Treatment of varicose veins

Raha Nael, Suman Rathbun
Current Treatment Options in Cardiovascular Medicine 2009, 11 (2): 91-103
Varicose veins (VVs) are the most common manifestation of chronic venous insufficiency, affecting 25% of women and 15% of men. Reticular veins and telangiectasias (spider veins) are found in more than 80% of the general population. VVs produce symptoms of pain, swelling, heaviness, fatigue, and pruritus and predispose patients to complications including bleeding, superficial thrombophlebitis, and ulcerations that interfere with activities of daily living and result in lost time from work. Current treatments for VVs include conservative measures, and when these are unsuccessful, more invasive surgical and endovenous interventions primarily aimed at reducing venous hypertension and preventing progression to chronic inflammation and ulcerations.
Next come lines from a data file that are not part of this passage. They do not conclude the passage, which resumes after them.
[src/rtl/w_sched_gen.sv]
// w_sched_gen: SHA-256 message-schedule generator; loads W[0..15] into w_ram, expands W[16..63] in place.
// Ports: start/busy/done control; msg_valid/msg_ready/msg_data word stream (W[0] first);
// ram_we/ram_addr_W/ram_data_in drive the w_ram write port (combinational during writes);
// ram_addr_R1..R4 (registered) select W[t-2], W[t-7], W[t-15], W[t-16]; ram_data_out1..4 return them a cycle later.
// Define W_SCHED_PIPE_EN for one-word-per-cycle expansion; otherwise expansion alternates address/write phases.
module w_sched_gen #(
  parameter int BW = 31,
  parameter int wAddr_BW = 5
) (
  input  logic                clk,
  input  logic                rst,
  input  logic                start,
  input  logic                msg_valid,
  input  logic [BW:0]         msg_data,
  output logic                msg_ready,
  output logic                ram_we,
  output logic [wAddr_BW:0]   ram_addr_W,
  output logic [BW:0]         ram_data_in,
  output logic [wAddr_BW:0]   ram_addr_R1,
  output logic [wAddr_BW:0]   ram_addr_R2,
  output logic [wAddr_BW:0]   ram_addr_R3,
  output logic [wAddr_BW:0]   ram_addr_R4,
  input  logic [BW:0]         ram_data_out1,
  input  logic [BW:0]         ram_data_out2,
  input  logic [BW:0]         ram_data_out3,
  input  logic [BW:0]         ram_data_out4,
  output logic                busy,
  output logic                done
);
  localparam int AW = wAddr_BW + 1;
  localparam logic [wAddr_BW:0] C2 = 2, C7 = 7, C15 = 15, C16 = 16, C63 = 63;
  typedef enum logic [1:0] {IDLE, LOAD, EXPAND, FIN} state_t;
  state_t state;
  logic [wAddr_BW:0] t;
  logic [wAddr_BW:0] wr_idx;
  logic ph;
  logic load_wr;
  logic exp_wr;
  logic [BW:0] w_new;
  function automatic logic [BW:0] sig0(input logic [BW:0] x);
    return {x[6:0], x[31:7]} ^ {x[17:0], x[31:18]} ^ (x >> 3);
  endfunction
  function automatic logic [BW:0] sig1(input logic [BW:0] x);
    return {x[16:0], x[31:17]} ^ {x[18:0], x[31:19]} ^ (x >> 10);
  endfunction
  function automatic logic [4*AW-1:0] raddr(input logic [wAddr_BW:0] x);
    return {x - C2, x - C7, x - C15, x - C16};
  endfunction
  assign w_new = sig1(ram_data_out1) + ram_data_out2 + sig0(ram_data_out3) + ram_data_out4;
  assign load_wr = (state == LOAD) && msg_valid;
  // ph marks the cycle whose read data is valid, i.e. the write cycle
  assign exp_wr = (state == EXPAND) && ph;
  assign ram_we = load_wr | exp_wr;
  assign ram_addr_W = (state == LOAD) ? t : exp_wr ? wr_idx : '0;
  assign ram_data_in = load_wr ? msg_data : exp_wr ? w_new : '0;
`ifndef W_SCHED_PIPE_EN
  assign wr_idx = t;
`endif
  always_ff @(posedge clk) begin
    if (rst) begin
      state <= IDLE;
      t <= '0;
      ph <= 1'b0;
      busy <= 1'b0;
      done <= 1'b0;
      msg_ready <= 1'b0;
      {ram_addr_R1, ram_addr_R2, ram_addr_R3, ram_addr_R4} <= '0;
`ifdef W_SCHED_PIPE_EN
      wr_idx <= '0;
`endif
    end else begin
      done <= 1'b0;
      case (state)
        IDLE: if (start) begin
          state <= LOAD;
          busy <= 1'b1;
          msg_ready <= 1'b1;
          t <= '0;
        end
        LOAD: if (msg_valid) begin
          if (t == C15) begin
            state <= EXPAND;
            msg_ready <= 1'b0;
            t <= C16;
            ph <= 1'b0;
            {ram_addr_R1, ram_addr_R2, ram_addr_R3, ram_addr_R4} <= raddr(C16);
          end else t <= t + 1'b1;
        end
`ifdef W_SCHED_PIPE_EN
        // t is the index whose addresses are on the bus; wr_idx trails it by one
        EXPAND: if (ph && wr_idx == C63) begin
          state <= FIN;
          busy <= 1'b0;
          done <= 1'b1;
        end else begin
          ph <= 1'b1;
          wr_idx <= t;
          if (t != C63) begin
            t <= t + 1'b1;
            {ram_addr_R1, ram_addr_R2, ram_addr_R3, ram_addr_R4} <= raddr(t + 1'b1);
          end
        end
`else
        EXPAND: if (!ph) ph <= 1'b1;
        else if (t == C63) begin
          state <= FIN;
          busy <= 1'b0;
          done <= 1'b1;
        end else begin
          ph <= 1'b0;
          t <= t + 1'b1;
          {ram_addr_R1, ram_addr_R2, ram_addr_R3, ram_addr_R4} <= raddr(t + 1'b1);
        end
`endif
        FIN: begin
          state <= IDLE;
          t <= '0;
          ph <= 1'b0;
          {ram_addr_R1, ram_addr_R2, ram_addr_R3, ram_addr_R4} <= '0;
        end
        default: state <= IDLE;
      endcase
    end
  end
endmodule
`src/rtl/sim_halt_monitor.sv`:
```
// Simulation-termination monitor: detects EBREAK, watchdog idle and cycle-limit events,
// drains in-flight writes, then holds a sticky halt with exit code, PC and counters.
module sim_halt_monitor #(
    parameter int unsigned XLEN         = 32,
    parameter int unsigned CNT_W        = 64,
    parameter logic [31:0] EBREAK_INST  = 32'h00100073,
    parameter int unsigned DRAIN_CYCLES = 2,
    parameter int unsigned TIMEOUT      = 0,
    parameter int unsigned MAX_CYCLES   = 0
) (
    input  logic             clk,
    input  logic             rst,
    input  logic             inst_valid,
    input  logic [31:0]      inst,
    input  logic [XLEN-1:0]  pc,
    input  logic [XLEN-1:0]  a0,
    output logic             stop,
    output logic             halt,
    output logic [1:0]       halt_reason,
    output logic [XLEN-1:0]  exit_code,
    output logic [XLEN-1:0]  halt_pc,
    output logic             good,
    output logic [CNT_W-1:0] cycle_cnt,
    output logic [CNT_W-1:0] instret_cnt
);

    localparam int unsigned DRAIN_W = (DRAIN_CYCLES > 1) ? $clog2(DRAIN_CYCLES) : 1;
    localparam int unsigned WD_W    = (TIMEOUT > 1) ? $clog2(TIMEOUT) : 1;

    typedef enum logic [1:0] {RUN, DRAIN, HALT} state_t;

    localparam logic [1:0] REASON_EBREAK   = 2'd1;
    localparam logic [1:0] REASON_WATCHDOG = 2'd2;
    localparam logic [1:0] REASON_LIMIT    = 2'd3;

    state_t             state, state_next;
    logic [DRAIN_W-1:0] drain_cnt;
    logic [WD_W-1:0]    wd_cnt;
    logic [XLEN-1:0]    last_pc;
    logic               trap, wd_fire, limit_fire;

    // NOTE: every always_comb output gets a default first so no path leaves it unassigned (no latch).
    always_comb begin
        trap       = 1'b0;
        wd_fire    = 1'b0;
        limit_fire = 1'b0;
        if (state == RUN) begin
            trap       = inst_valid && (inst == EBREAK_INST);
            wd_fire    = (TIMEOUT > 0) && !inst_valid && (wd_cnt == WD_W'(TIMEOUT - 1));
            limit_fire = (MAX_CYCLES > 0) && (cycle_cnt == CNT_W'(MAX_CYCLES - 1));
        end
    end

    always_comb begin
        state_next = state;
        unique case (state)
            RUN: begin
                if (trap)
                    state_next = (DRAIN_CYCLES > 0) ? DRAIN : HALT;
                else if (wd_fire || limit_fire)
                    state_next = HALT;
            end
            DRAIN:   if (drain_cnt == '0) state_next = HALT;
            HALT:    state_next = HALT;
            default: state_next = RUN;
        endcase
    end

    // NOTE: sequential state uses non-blocking assignments so all registers update from pre-edge values.
    always_ff @(posedge clk) begin
        if (rst) state <= RUN;
        else     state <= state_next;
    end

    always_ff @(posedge clk) begin
        if (rst) begin
            halt_reason <= '0;
            exit_code   <= '0;
            halt_pc     <= '0;
            cycle_cnt   <= '0;
            instret_cnt <= '0;
            wd_cnt      <= '0;
            drain_cnt   <= '0;
            last_pc     <= '0;
        end else begin
            if (state != HALT && cycle_cnt != '1)
                cycle_cnt <= cycle_cnt + CNT_W'(1);

            if (state == RUN) begin
                if (inst_valid) begin
                    if (instret_cnt != '1)
                        instret_cnt <= instret_cnt + CNT_W'(1);
                    last_pc <= pc;
                    wd_cnt  <= '0;
                end else if (TIMEOUT > 0) begin
                    wd_cnt <= wd_cnt + WD_W'(1);
                end

                // Priority: ebreak, then watchdog, then cycle limit.
                if (trap) begin
                    halt_reason <= REASON_EBREAK;
                    exit_code   <= a0;
                    halt_pc     <= pc;
                    drain_cnt   <= DRAIN_W'(DRAIN_CYCLES - 1);
                end else if (wd_fire) begin
                    halt_reason <= REASON_WATCHDOG;
                    exit_code   <= '1;
                    halt_pc     <= last_pc;
                end else if (limit_fire) begin
                    halt_reason <= REASON_LIMIT;
                    exit_code   <= '1;
                    halt_pc     <= inst_valid ? pc : last_pc;
                end
            end else if (state == DRAIN && drain_cnt != '0) begin
                drain_cnt <= drain_cnt - DRAIN_W'(1);
            end
        end
    end

    assign stop = (state != RUN);
    assign halt = (state == HALT);
    assign good = halt && (halt_reason == REASON_EBREAK) && (exit_code == '0);

endmodule

```
`config.mk`:
```
export PLATFORM = sky130hd
export DESIGN_NAME = sim_halt_monitor
export DESIGN_NICKNAME = d
export VERILOG_FILES = /design/src/rtl/sim_halt_monitor.sv
export SDC_FILE = /design/constraint.sdc
export NUM_CORES = 1
export LEC_CHECK = 0
export CORE_UTILIZATION = 64
export DETAILED_ROUTE_END_ITERATION = 10
export DONT_BUFFER_PORTS = 1
export PLACE_DENSITY = 0.86
export RECOVER_POWER = 100
export SLEW_MARGIN = 0
export SYNTH_ARGS = -nofsm -noshare
export SYNTH_HDL_FRONTEND = slang
export SYNTH_SLANG_ARGS = --single-unit
```
`constraint.sdc`:
```
create_clock -name clk -period 3.4 [get_ports clk]
set_input_delay 0.68 -clock clk [delete_from_list [all_inputs] [get_ports clk]]
set_output_delay 0.68 -clock clk [all_outputs]
set_load 0.02 [all_outputs]
```
==> summary.txt, run 1 <==
Outcome
  • Status: complete, no violations

Floorplanning
  • Core area: 14100 µm²
  • Vert. Die Dim: 123.2 µm
  • I/O pin count: 296
  • Die ar.: 15180 µm²
  • Cell Rows: 43
  • Die width: 123.2 µm
  • Starting density of the core: 66.71%

Logic synthesis
  • Cells after Synth: 1192
  • Main area contributors after synthesis: dfxtp_1 (42%), nand2_1 (7.9%), a21oi_1 (6.5%), nor2_1 (4.7%), nand3_1 (3.4%)
  • Mapped cell area: 9403 µm²
  • Most common library cells after synthesis: nand2_1 (197), dfxtp_1 (196), a21oi_1 (122)
  • Top_reg_cell synth: dfxtp_1
  • Fraction of registers with async set/reset: 0%
  • Count of cell types in the netlist: 59
  • Area leader, netlist: dfxtp_1
  • Post-synth EDFFs: 0
  • Synth top area share: 41.73%
  • Mapped Nets: 1296
  • #FFs+latches synth: 196
  • Sequential area share after synthesis: 41.73%
  • Count leader, synth: nand2_1
  • Yosys warning count: 0
  • Avg Cell Area, Syn: 7.888 µm²

Critical path
  • Crit path kind: register to primary output
  • Worst endpoint required time: 2.72 ns
  • Crit path capture type: primary output
  • CP Max Fanout: 15
  • Arr. time, crit path: 2.51 ns
  • Startpoint type of the worst setup path: register

Finish
  • Share of layout cells above drive strength 1: 7.221%
  • Syn-to-layout area delta: 7.212%
  • Post-Layout Cell Count: 1372
  • NumNets Final: 1282

Power and ir drop
  • Power, Total: 0.004305 W
  • Peak supply drop: 0.0003375 V
  • Power per cell area: 427.1 nW/µm²
  • LEAKAGE: 3.029 nW

Placement
  • Placer Congestion: 0.9390
  • DP Wirelength: 19270 µm
  • I/O Buffers: 0
  • Dpl cells: 1339

CTS
  • Post-CTS Setup Repair Bufs: 0
  • Reg clk slew, reported paths: 0.07 ns
  • Hold-fix buffers, CTS: 0
  • Cts repair resizes: 0
  • Longest Clk Path Bufs: 2
  • Clk root buf: clkbuf_16
  • CTS sink cnt: 196
  • TritonCTS clock tree: yes
  • H-tree levels: 4
  • CTS buffer count: 17
  • Worst-skew pair later-pin latency: 0.44 ns

STA
  • Sum Neg Setup Slack: 0 ns
  • Max Transition Viols Final: 0
  • Final setup fails: 0
  • Final Hold Viols: 0
  • RSZ-0062 raised after global routing: false
  • Crit path time final: 3.193 ns
  • Slew headroom: 15.69%
  • FMAX: 313.2 MHz
  • Worst-margin pin slew: 1.265 ns
  • Tcrit/Tclk final: 93.90%
  • Layout Skew: 0.009968 ns
  • WHS: 0.3182 ns

Global routing
  • Vias in the first global route: 7985
  • Largest net degree at the start of global routing: 216
  • First-pass GRT wire length: 41460 µm
  • GRT overflow: 0
  • Total GRT Usage: 34.76%
  • Initial antenna violation count: 1

Job
  • Max-Cap Viols: 0

Detailed routing
  • Mean number of vias per cell: 6.633
  • Initial drt markers: 1143
  • Met3 WL: 2974 µm
  • Metal2 WL: 12720 µm
  • Vias post-DR: 9101
  • # DRC: 0
  • Antenna Nets Post-Route: 0
  • DR WL/cell: 19.65 µm
  • Highest metal used: met4
  • DRT Wirelength: 26960 µm
  • Met1 WL: 10390 µm
  • 1st-pass router iterations: 6

Hold path
  • Hold Path Class: primary input to register
## logic make-up (layout without fill, tap and decap cells)
kind of cell | count (synthesis) | in the layout | synth area share (%)
and+or+nand+nor | 635 | 635 | 34.84
adders and majority gates | 5 | 5 | 0.6653
DFF | 196 | 196 | 41.73
AOI/OAI and AO/OA | 205 | 205 | 12.22
xor gates and xnor gates | 57 | 57 | 5.309
muxes | 17 | 17 | 2.009
other | 1 | 2 | 0.03988
buffers and inverters | 76 | 75 | 3.194
## routing by layer
layer | track usage (%) | vias to the layer above
met5 | 0 | -
met4 | 14.91 | 0
met3 | 10.61 | 86
met2 | 54.05 | 577
met1 | 44.53 | 4195
li1 | - | 4243
## registers in the layout, summed over array words and instances, names as in the netlist
register     count
instret_cnt     64
state            2
halt_reason      1
exit_code       32
halt_pc         32
drain_cnt        1
cycle_cnt       64
## placed cells by master (no fill, tap or decap), types with 13 or more instances in the layout
master	n
xor2_1	29
or4_1	31
nand4_1	47
o31ai_1	23
nor3_1	35
o21ai_0	41
nor2b_1	15
nand2_1	196
nor4_1	40
a21oi_1	122
xnor2_1	28
clkbuf_1	13
or3_1	30
nand3_1	63
inv_1	16
nor2_1	118
clkbuf_16	17
mux2_2	15
dfxtp_1	196
## critical path, cell delays in order (launching register included)
cell and delay [ns]:
dfxtp_1 0.33, inv_1 0.08, ha_1 0.65, nand4_1 0.26, nor2_1 0.20, nand4_1 0.10
nor4_1 0.19, clkbuf_1 0.27
## final timing paths
| check | depth (start not counted) | slack (ns) | end | startpoint |
|---|---|---|---|---|
| max | 7 | 0.21 | good | state[0]$_SDFFE_PP0P_ |
| min | 1 | 0.32 | instret_cnt[52]$_SDFFE_PP0P_ | rst |
| max reg2reg | 6 | 0.22 | instret_cnt[55]$_SDFFE_PP0P_ | instret_cnt[7]$_SDFFE_PP0P_ |
| min reg2reg | 2 | 0.48 | drain_cnt$_SDFFE_PP0P_ | drain_cnt$_SDFFE_PP0P_ |
## power by group
group          internal (W)  switching, W
Clock              0.000994      0.000960
Combinational     0.0000155     0.0000220
Sequential          0.00230     0.0000150
## stage by stage
step | area (µm²) | setup slack, ns | utilization (%)
2_1_floorplan | 9403 | 0.7795 | -
4_1_cts | 10180 | 0.2785 | 72.24
6_report | 10080 | 0.2073 | 71.52
3_3_place_gp | 9610 | 0.6742 | 68.18
3_5_place_dp | 9610 | 0.5874 | 68.18
5_1_grt | 10080 | 0.08282 | 71.52
## cell type report
type	count	area, µm²
timing repair buffer	27	146.4
clock buffer	18	439.2
clock inverter	14	132.6
inverter	16	60.06
fill	1118	4015
sequential	196	3924
tap	180	225.2
multi-input combinational	920	5151
antenna	1	2.502
No activity file was read; power rests on OpenSTA's default activity.
==> run 2, diff against run 1 <==
CORE_UTILIZATION = 66   (was 64)
CTS_BUF_LIST = sky130_fd_sc_hd__clkbuf_8   (was not set)
PLACE_DENSITY = 0.88   (was 0.86)
==> summary.txt, run 2 (synthesis results as in run 1) <==
STA
  • Slew headroom: 16.92% (was 15.69%)
  • Tcrit/Tclk final: 91.54% (was 93.90%)
  • Final setup fails: 0 (unchanged)
  • Worst-margin pin slew: 1.246 ns (was 1.265 ns)
  • Layout Skew: 0.01458 ns (was 0.009968 ns)
  • Final Hold Viols: 0 (unchanged)
  • Max Transition Viols Final: 0 (unchanged)
  • RSZ-0062 raised after global routing: false (unchanged)
  • Crit path time final: 3.113 ns (was 3.193 ns)
  • Sum Neg Setup Slack: 0 ns (unchanged)
  • FMAX: 321.3 MHz (was 313.2 MHz)

Power and ir drop
  • Switching Power: 0.0009398 W (was 0.0009969 W)
  • Power share of the clock group: 38.0% (was 45.4%)
  • Peak supply drop: 0.0002589 V (was 0.0003375 V)
  • Gate power share: 1.0% (was 0.9%)
  • Power Internal: 0.002854 W (was 0.003308 W)
  • Power per cell area: 383.3 nW/µm² (was 427.1 nW/µm²)
  • Net switching fraction of the power: 24.77% (was 23.16%)
  • Flop pwr share: 61.0% (was 53.7%)
  • LEAKAGE: 2.954 nW (was 3.029 nW)

Floorplanning
  • Core area: 13880 µm² (was 14100 µm²)
  • Die ar.: 14730 µm² (was 15180 µm²)
  • Cell Rows: 43 (unchanged)
  • Starting density of the core: 67.74% (was 66.71%)
  • I/O pin count: 296 (unchanged)
  • Die width: 121.4 µm (was 123.2 µm)
  • Vert. Die Dim: 121.4 µm (was 123.2 µm)

Critical path
  • Crit. Startpoint: instret_cnt[1]$_SDFFE_PP0P_ (was state[0]$_SDFFE_PP0P_)
  • Delay of the slowest critical-path stage: 0.56 ns (was 0.65 ns)
  • Arr. time, crit path: 3.52 ns (was 2.51 ns)
  • Startpoint type of the worst setup path: register (unchanged)
  • Worst endpoint required time: 3.81 ns (was 2.72 ns)
  • Slowest-stage cell, CP: dfxtp_1 (was ha_1)
  • R2R Path Start: instret_cnt[1]$_SDFFE_PP0P_ (was instret_cnt[7]$_SDFFE_PP0P_)
  • Cells along the critical path: ha_1 > nand3_1 > or2_0 > or3_1 > o21ai_0 > clkbuf_1 > o21ai_0 > a21oi_1 (was inv_1 > ha_1 > nand4_1 > nor2_1 > nand4_1 > nor4_1 > clkbuf_1)
  • Crit path capture type: register (was primary output)
  • CP Max Fanout: 16 (was 15)
  • Crit path kind: register to register (was register to primary output)
  • CP dominant cell by count: o21ai_0 (was nand4_1)

CTS
  • CTS sink cnt: 196 (unchanged)
  • Worst-skew pair later-pin latency: 0.48 ns (was 0.44 ns)
  • H-tree levels: 4 (unchanged)
  • Hold-fix buffers, CTS: 0 (unchanged)
  • TritonCTS clock tree: yes (unchanged)
  • Cts repair resizes: 0 (unchanged)
  • Longest Clk Path Bufs: 2 (unchanged)
  • CTS buffer count: 17 (unchanged)
  • Reg clk slew, reported paths: 0.11 ns (was 0.07 ns)
  • Clk root buf: clkbuf_8 (was clkbuf_16)
  • Post-CTS Setup Repair Bufs: 0 (unchanged)

Hold path
  • Hold Path Class: primary input to register (unchanged)
  • Hold path start: rst (unchanged)

Detailed routing
  • Mean number of vias per cell: 6.568 (was 6.633)
  • DRT Wirelength: 26600 µm (was 26960 µm)
  • # DRC: 0 (unchanged)
  • Vias post-DR: 9011 (was 9101)
  • Antenna Nets Post-Route: 0 (unchanged)
  • DR WL/cell: 19.39 µm (was 19.65 µm)
  • 1st-pass router iterations: 8 (was 6)
  • Initial drt markers: 1149 (was 1143)

Job
  • Max-Cap Viols: 0 (unchanged)

Finish
  • Fillers: 1116 (was 1118)
  • Commonest non-fill, non-tap cell in the layout: nand2_1
  • Commonest cells after routing, fill and taps aside: nand2_1 (197), dfxtp_1 (196), a21oi_1 (122) (was nand2_1 (196), dfxtp_1 (196), a21oi_1 (122))
  • Share of layout cells above drive strength 1: 6.795% (was 7.221%)
  • Antenna Cells: 0 (was 1)
  • Post-Layout Cell Count: 1372 (unchanged)
  • Syn-to-layout area delta: 5.269% (was 7.212%)
  • NumNets Final: 1283 (was 1282)
  • Biggest regs: cycle_cnt: 64 flops, instret_cnt: 64 flops (unchanged)

Global routing
  • Vias in the first global route: 8177 (was 7985)
  • GRT overflow: 0 (unchanged)
  • Largest net degree at the start of global routing: 216 (unchanged)
  • Initial antenna violation count: 1 (unchanged)
  • Total GRT Usage: 35.35% (was 34.76%)
  • First-pass GRT wire length: 41240 µm (was 41460 µm)

Placement
  • DP Wirelength: 19040 µm (was 19270 µm)
  • I/O Buffers: 0 (unchanged)
  • Dpl cells: 1340 (was 1339)
  • Placer Congestion: 0.9416 (was 0.9390)

Outcome
  • Status: complete, no violations (unchanged)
Surgical procedures including saphenous vein stripping, ligation of the saphenofemoral junction, and ambulatory phlebectomy are effective in the treatment of VVs but are associated with a high complication rate and recovery time. Emerging endovenous therapies, including endovenous laser therapy, radiofrequency ablation, and endovenous foam sclerotherapy, have shown similar efficacy in the treatment of VVs compared with more invasive surgical procedures, with lower complication rates and less time lost from work.